*Exercise*
All lines holding the word "that" are to be copied from the records beneath.

*Data extract*
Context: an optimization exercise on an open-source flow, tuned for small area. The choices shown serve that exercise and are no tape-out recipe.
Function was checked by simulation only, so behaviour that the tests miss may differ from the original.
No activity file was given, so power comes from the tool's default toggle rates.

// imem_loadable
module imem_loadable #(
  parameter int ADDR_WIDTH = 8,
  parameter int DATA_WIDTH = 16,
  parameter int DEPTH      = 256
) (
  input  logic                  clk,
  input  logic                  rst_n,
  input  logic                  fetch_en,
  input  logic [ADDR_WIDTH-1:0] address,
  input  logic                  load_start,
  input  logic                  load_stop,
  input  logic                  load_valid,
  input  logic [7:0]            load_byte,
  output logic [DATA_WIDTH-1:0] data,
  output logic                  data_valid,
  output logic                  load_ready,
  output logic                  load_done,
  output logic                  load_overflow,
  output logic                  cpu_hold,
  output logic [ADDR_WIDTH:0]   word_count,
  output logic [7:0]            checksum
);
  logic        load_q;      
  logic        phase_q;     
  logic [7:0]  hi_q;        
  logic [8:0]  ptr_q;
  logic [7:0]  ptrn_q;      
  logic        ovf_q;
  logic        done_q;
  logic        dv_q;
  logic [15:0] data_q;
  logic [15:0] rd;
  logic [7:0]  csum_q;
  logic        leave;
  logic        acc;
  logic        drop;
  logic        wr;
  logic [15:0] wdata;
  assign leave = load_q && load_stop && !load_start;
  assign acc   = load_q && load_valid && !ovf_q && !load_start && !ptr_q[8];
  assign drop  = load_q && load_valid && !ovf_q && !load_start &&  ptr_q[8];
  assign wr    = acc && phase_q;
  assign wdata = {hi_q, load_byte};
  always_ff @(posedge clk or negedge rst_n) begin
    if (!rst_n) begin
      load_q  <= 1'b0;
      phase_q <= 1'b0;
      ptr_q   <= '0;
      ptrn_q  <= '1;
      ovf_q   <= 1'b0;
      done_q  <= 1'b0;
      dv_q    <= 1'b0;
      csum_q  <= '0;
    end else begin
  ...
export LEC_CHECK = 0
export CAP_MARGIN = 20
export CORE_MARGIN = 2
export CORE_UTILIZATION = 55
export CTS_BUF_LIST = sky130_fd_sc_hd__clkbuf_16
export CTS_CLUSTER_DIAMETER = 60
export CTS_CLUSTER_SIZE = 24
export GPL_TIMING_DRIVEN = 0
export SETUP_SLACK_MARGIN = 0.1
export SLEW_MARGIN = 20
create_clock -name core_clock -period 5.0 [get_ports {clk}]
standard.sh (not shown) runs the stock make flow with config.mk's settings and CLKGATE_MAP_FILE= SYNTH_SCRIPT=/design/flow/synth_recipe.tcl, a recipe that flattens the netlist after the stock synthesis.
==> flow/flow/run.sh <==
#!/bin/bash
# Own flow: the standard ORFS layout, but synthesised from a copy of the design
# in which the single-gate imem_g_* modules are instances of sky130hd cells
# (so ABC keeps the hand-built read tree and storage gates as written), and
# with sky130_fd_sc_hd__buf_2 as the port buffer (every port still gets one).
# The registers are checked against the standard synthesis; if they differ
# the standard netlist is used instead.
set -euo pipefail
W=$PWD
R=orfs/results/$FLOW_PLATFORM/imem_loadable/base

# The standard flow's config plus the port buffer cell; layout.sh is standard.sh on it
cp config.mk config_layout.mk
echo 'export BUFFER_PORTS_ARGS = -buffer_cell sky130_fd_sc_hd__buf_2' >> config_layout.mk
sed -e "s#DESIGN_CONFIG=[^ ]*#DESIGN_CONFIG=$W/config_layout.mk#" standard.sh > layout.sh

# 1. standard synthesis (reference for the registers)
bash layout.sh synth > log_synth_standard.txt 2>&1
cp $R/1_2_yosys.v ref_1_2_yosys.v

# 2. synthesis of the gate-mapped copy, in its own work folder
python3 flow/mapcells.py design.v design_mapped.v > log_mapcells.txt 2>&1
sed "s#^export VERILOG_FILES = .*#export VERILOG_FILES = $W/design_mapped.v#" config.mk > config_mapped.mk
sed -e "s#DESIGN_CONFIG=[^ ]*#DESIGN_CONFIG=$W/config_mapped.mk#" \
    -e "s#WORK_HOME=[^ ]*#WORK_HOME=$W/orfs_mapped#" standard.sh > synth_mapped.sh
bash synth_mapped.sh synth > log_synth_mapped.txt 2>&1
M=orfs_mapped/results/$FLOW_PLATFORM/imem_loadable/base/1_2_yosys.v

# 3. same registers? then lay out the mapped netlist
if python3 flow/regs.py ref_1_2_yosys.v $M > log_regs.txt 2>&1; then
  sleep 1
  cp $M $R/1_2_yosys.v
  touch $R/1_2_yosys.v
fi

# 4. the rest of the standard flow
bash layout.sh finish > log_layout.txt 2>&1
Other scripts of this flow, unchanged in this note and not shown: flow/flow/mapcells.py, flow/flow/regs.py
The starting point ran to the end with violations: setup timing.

*Expected answer*
Context: an optimization exercise on an open-source flow, tuned for small area. The choices shown serve that exercise and are no tape-out recipe.
Function was checked by simulation only, so behaviour that the tests miss may differ from the original.
standard.sh (not shown) runs the stock make flow with config.mk's settings and CLKGATE_MAP_FILE= SYNTH_SCRIPT=/design/flow/synth_recipe.tcl, a recipe that flattens the netlist after the stock synthesis.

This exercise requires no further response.